======== Given records ========

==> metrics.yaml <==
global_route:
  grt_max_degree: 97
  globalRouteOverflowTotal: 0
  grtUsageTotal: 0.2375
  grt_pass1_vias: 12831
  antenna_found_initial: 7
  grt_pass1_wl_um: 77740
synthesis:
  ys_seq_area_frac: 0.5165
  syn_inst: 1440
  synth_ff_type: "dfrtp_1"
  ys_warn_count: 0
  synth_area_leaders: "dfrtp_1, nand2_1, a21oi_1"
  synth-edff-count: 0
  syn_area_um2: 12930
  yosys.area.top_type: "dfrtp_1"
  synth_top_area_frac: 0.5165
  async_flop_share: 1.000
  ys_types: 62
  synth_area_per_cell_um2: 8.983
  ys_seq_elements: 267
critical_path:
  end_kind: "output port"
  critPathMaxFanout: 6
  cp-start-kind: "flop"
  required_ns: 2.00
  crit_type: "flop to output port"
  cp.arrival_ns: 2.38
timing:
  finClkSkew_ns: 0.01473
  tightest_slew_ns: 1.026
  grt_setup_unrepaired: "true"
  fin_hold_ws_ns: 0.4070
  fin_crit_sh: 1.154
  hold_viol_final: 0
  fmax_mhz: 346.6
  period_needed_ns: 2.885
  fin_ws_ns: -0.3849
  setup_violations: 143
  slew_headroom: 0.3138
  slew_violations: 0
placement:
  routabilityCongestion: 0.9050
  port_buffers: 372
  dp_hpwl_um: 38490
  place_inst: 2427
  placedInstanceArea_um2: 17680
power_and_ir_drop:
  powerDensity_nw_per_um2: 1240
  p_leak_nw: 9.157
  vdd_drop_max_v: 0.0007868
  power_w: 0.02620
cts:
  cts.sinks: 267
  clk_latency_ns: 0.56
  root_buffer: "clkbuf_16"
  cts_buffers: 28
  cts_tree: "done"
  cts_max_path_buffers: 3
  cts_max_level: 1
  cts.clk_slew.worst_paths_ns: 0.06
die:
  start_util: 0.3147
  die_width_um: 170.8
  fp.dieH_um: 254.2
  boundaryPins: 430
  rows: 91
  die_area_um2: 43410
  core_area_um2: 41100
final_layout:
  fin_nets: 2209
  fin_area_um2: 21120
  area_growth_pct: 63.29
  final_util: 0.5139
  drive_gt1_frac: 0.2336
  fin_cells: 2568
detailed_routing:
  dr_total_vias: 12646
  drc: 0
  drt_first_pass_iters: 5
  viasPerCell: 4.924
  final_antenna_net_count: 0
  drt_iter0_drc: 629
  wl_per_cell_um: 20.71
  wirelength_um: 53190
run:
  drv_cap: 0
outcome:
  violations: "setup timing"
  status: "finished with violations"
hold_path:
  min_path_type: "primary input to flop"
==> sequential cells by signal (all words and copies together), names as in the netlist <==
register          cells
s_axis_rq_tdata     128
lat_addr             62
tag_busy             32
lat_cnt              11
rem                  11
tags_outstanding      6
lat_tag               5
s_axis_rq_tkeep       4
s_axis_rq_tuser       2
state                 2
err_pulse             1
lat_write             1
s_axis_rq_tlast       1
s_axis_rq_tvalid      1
==> src/rtl/sram_b_burst_reader.sv <==
// sram_b_burst_reader: read-side burst master for operand SRAM B.
// Reads burst_len bytes from base_addr upward (address wraps mod 2**ADDR_W)
// and streams them on a valid/ready byte interface. A tag pipeline tracks
// reads in flight so that the output FIFO can never overflow.
// Optional feature macro: SRAM_B_RD_CHECKSUM_EN (16-bit running sum of the
// bytes handshaked in the current burst; tied to zero when undefined).
module sram_b_burst_reader #(
    parameter int ADDR_W     = 10,
    parameter int DATA_W     = 8,
    parameter int READ_LAT   = 1,
    parameter int FIFO_DEPTH = 4
) (
    input  logic              rpll_clk,
    input  logic              rst_n,
    input  logic              start,
    input  logic [ADDR_W-1:0] base_addr,
    input  logic [ADDR_W:0]   burst_len,
    output logic              busy,
    output logic              done,
    output logic [ADDR_W-1:0] sram_B_addr,
    output logic              sram_B_we,
    output logic [DATA_W-1:0] sram_B_din,
    input  logic [DATA_W-1:0] sram_B_dout,
    output logic [DATA_W-1:0] m_data,
    output logic              m_valid,
    input  logic              m_ready,
    output logic              m_last,
    output logic [15:0]       checksum
);

    localparam int PTR_W = (FIFO_DEPTH > 1) ? $clog2(FIFO_DEPTH) : 1;
    localparam int CNT_W = $clog2(FIFO_DEPTH + 1);
    localparam int SUM_W = CNT_W + 4;

    typedef enum logic [1:0] {
        IDLE  = 2'd0,
        ISSUE = 2'd1,
        DRAIN = 2'd2,
        DONE  = 2'd3
    } state_t;

    state_t            state_reg;
    logic [ADDR_W:0]   len_reg;
    logic [ADDR_W:0]   issue_left_reg;
    logic [ADDR_W:0]   beat_reg;
    // tag_reg[0] marks a valid address on sram_B_addr; tag_reg[READ_LAT]
    // marks the cycle in which the matching sram_B_dout is valid.
    logic [READ_LAT:0] tag_reg;
    logic [DATA_W-1:0] fifo_mem [FIFO_DEPTH];
    logic [PTR_W-1:0]  wr_ptr_reg;
    logic [PTR_W-1:0]  rd_ptr_reg;
    logic [CNT_W-1:0]  count_reg;
    logic [CNT_W-1:0]  count_next;
    logic [SUM_W-1:0]  inflight;

    logic accept;
    logic issue;
    logic issue_now;
    logic push;
    logic pop;
    logic credit;
    logic drain_done;

    assign sram_B_we  = 1'b0;
    assign sram_B_din = '0;

    assign accept     = (state_reg == IDLE) && start;
    assign push       = tag_reg[READ_LAT];
    assign m_valid    = (count_reg != '0);
    assign pop        = m_valid && m_ready;
    assign count_next = count_reg + CNT_W'(push) - CNT_W'(pop);

    // Count every read that will still need a FIFO slot (all tag stages).
    always_comb begin
        inflight = '0;
        for (int i = 0; i <= READ_LAT; i++) begin
            inflight = inflight + SUM_W'(tag_reg[i]);
        end
    end

    // A slot freed by this cycle's pop may be reused, which keeps one byte
    // per cycle flowing under continuous ready even with READ_LAT=2.
    assign credit = (SUM_W'(count_reg) + inflight + SUM_W'(1))
                    <= (SUM_W'(FIFO_DEPTH) + SUM_W'(pop));

    assign issue      = (state_reg == ISSUE) && credit;
    assign issue_now  = (accept && (burst_len != '0)) || issue;
    assign drain_done = (state_reg == DRAIN) && (count_next == '0)
                        && (tag_reg[READ_LAT-1:0] == '0);

    assign m_data = m_valid ? fifo_mem[rd_ptr_reg] : '0;
    assign m_last = m_valid && (beat_reg == (len_reg - (ADDR_W+1)'(1)));

    // Burst control FSM: address issue, drain wait, one-cycle done pulse.
    always_ff @(posedge rpll_clk or negedge rst_n) begin
        if (!rst_n) begin
            state_reg      <= IDLE;
            busy           <= 1'b0;
            done           <= 1'b0;
            sram_B_addr    <= '0;
            len_reg        <= '0;
            issue_left_reg <= '0;
        end else begin
            case (state_reg)
                IDLE: begin
                    if (start) begin
                        len_reg <= burst_len;
                        busy    <= 1'b1;
                        if (burst_len == '0) begin
                            state_reg <= DONE;
                            done      <= 1'b1;
                        end else begin
                            sram_B_addr    <= base_addr;
                            issue_left_reg <= burst_len - (ADDR_W+1)'(1);
                            state_reg      <= (burst_len == (ADDR_W+1)'(1)) ? DRAIN : ISSUE;
                        end
                    end
                end
                ISSUE: begin
                    if (credit) begin
                        sram_B_addr    <= sram_B_addr + ADDR_W'(1);
                        issue_left_reg <= issue_left_reg - (ADDR_W+1)'(1);
                        if (issue_left_reg == (ADDR_W+1)'(1)) begin
                            state_reg <= DRAIN;
                        end
                    end
                end
                DRAIN: begin
                    if (drain_done) begin
                        state_reg <= DONE;
                        done      <= 1'b1;
                    end
                end
                DONE: begin
                    state_reg <= IDLE;
                    done      <= 1'b0;
                    busy      <= 1'b0;
                end
                default: state_reg <= IDLE;
            endcase
        end
    end

    // Shift the read-valid tag alongside the SRAM read latency.
    always_ff @(posedge rpll_clk or negedge rst_n) begin
        if (!rst_n) begin
            tag_reg <= '0;
        end else begin
            tag_reg <= {tag_reg[READ_LAT-1:0], issue_now};
        end
    end

    // FIFO storage: capture SRAM data when its tag reaches the last stage.
    always_ff @(posedge rpll_clk) begin
        if (push) begin
            fifo_mem[wr_ptr_reg] <= sram_B_dout;
        end
    end

    // FIFO pointers and occupancy; push and pop together leave count unchanged.
    always_ff @(posedge rpll_clk or negedge rst_n) begin
        if (!rst_n) begin
            wr_ptr_reg <= '0;
            rd_ptr_reg <= '0;
            count_reg  <= '0;
        end else begin
            if (push) begin
                wr_ptr_reg <= (wr_ptr_reg == PTR_W'(FIFO_DEPTH - 1)) ? '0 : wr_ptr_reg + PTR_W'(1);
            end
            if (pop) begin
                rd_ptr_reg <= (rd_ptr_reg == PTR_W'(FIFO_DEPTH - 1)) ? '0 : rd_ptr_reg + PTR_W'(1);
            end
            count_reg <= count_next;
        end
    end

    // Beat index of the byte currently at the FIFO head, for m_last.
    always_ff @(posedge rpll_clk or negedge rst_n) begin
        if (!rst_n) begin
            beat_reg <= '0;
        end else if (accept) begin
            beat_reg <= '0;
        end else if (pop) begin
            beat_reg <= beat_reg + (ADDR_W+1)'(1);
        end
    end

`ifdef SRAM_B_RD_CHECKSUM_EN
    logic [15:0] checksum_reg;

    // Wrapping sum of handshaked bytes; cleared on accept, held after done.
    always_ff @(posedge rpll_clk or negedge rst_n) begin
        if (!rst_n) begin
            checksum_reg <= '0;
        end else if (accept) begin
            checksum_reg <= '0;
        end else if (pop) begin
            checksum_reg <= checksum_reg + 16'(m_data);
        end
    end

    assign checksum = checksum_reg;
`else
    assign checksum = 16'h0000;
`endif

endmodule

========

** Prompt **
Retype the portion of the data above that starts on the line with "grt_max_degree: 97" and finishes on the line with "ys_warn_count: 0", including both of those lines.

** Written response **
  grt_max_degree: 97
  globalRouteOverflowTotal: 0
  grtUsageTotal: 0.2375
  grt_pass1_vias: 12831
  antenna_found_initial: 7
  grt_pass1_wl_um: 77740
synthesis:
  ys_seq_area_frac: 0.5165
  syn_inst: 1440
  synth_ff_type: "dfrtp_1"
  ys_warn_count: 0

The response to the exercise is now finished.